◆ **PROBLEM**
Your task is to count the lines of the records that contain "after". Answer with the number and nothing else.

◆ **DATA SHOWN**
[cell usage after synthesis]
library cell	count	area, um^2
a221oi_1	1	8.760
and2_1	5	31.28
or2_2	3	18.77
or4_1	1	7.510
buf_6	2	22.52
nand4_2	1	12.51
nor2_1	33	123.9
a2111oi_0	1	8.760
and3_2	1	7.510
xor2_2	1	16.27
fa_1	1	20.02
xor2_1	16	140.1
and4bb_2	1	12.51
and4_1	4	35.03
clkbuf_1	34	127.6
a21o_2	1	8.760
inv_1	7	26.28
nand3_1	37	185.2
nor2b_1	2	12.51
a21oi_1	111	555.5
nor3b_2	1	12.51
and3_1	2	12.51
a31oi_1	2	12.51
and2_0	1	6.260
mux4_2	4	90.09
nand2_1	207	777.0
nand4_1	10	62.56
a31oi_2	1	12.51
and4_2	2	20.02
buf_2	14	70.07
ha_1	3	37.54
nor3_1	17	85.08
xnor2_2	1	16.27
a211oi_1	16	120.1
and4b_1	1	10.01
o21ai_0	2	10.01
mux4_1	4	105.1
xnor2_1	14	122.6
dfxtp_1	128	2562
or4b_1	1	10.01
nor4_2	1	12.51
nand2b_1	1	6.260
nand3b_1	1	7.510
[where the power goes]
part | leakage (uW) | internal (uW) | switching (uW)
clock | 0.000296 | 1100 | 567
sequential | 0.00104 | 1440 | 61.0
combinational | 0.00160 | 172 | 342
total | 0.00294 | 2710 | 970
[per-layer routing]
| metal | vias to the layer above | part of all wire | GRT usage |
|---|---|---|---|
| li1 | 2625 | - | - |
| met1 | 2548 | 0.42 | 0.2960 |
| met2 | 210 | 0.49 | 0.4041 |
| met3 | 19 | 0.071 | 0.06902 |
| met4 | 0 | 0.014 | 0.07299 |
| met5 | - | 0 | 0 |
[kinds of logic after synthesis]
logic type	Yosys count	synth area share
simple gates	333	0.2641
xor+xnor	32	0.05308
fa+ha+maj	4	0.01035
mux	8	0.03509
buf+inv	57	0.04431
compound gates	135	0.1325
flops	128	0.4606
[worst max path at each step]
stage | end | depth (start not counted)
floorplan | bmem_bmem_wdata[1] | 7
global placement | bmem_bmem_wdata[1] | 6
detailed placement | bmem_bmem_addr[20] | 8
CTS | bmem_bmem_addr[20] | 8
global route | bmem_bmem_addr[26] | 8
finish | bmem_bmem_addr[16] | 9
File: config.mk
export PLATFORM = sky130hd
export DESIGN_NAME = l1_refill_ctrl
export DESIGN_NICKNAME = d
export VERILOG_FILES = /design/src/rtl/l1_refill_ctrl_pkg.sv /design/src/rtl/l1_refill_ctrl.sv
export SDC_FILE = /design/constraint.sdc
export NUM_CORES = 1
export LEC_CHECK = 0
export ABC_CLOCK_PERIOD_IN_PS = 2850
export BUFFER_PORTS_ARGS = -buffer_cell sky130_fd_sc_hd__buf_2
export CORE_AREA = 2 2 163 165
export CTS_BUF_LIST = sky130_fd_sc_hd__clkbuf_8
export CTS_CLUSTER_DIAMETER = 80
export DETAILED_ROUTE_END_ITERATION = 8
export DIE_AREA = 0 0 165 167
export GPL_TIMING_DRIVEN = 0
export PLACE_DENSITY = 0.75
export SYNTH_ARGS = -nofsm -noshare
export SYNTH_HDL_FRONTEND = slang
export SYNTH_SLANG_ARGS = --single-unit
File: constraint.sdc
create_clock -name clk -period 2.85 [get_ports clk]
set_clock_uncertainty 0.2 [all_clocks]
set_input_delay 0 -clock clk [delete_from_list [all_inputs] [get_ports clk]]
set_output_delay 0 -clock clk [all_outputs]
set_load 0.1 [all_outputs]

◆ **ANSWER BOX**
2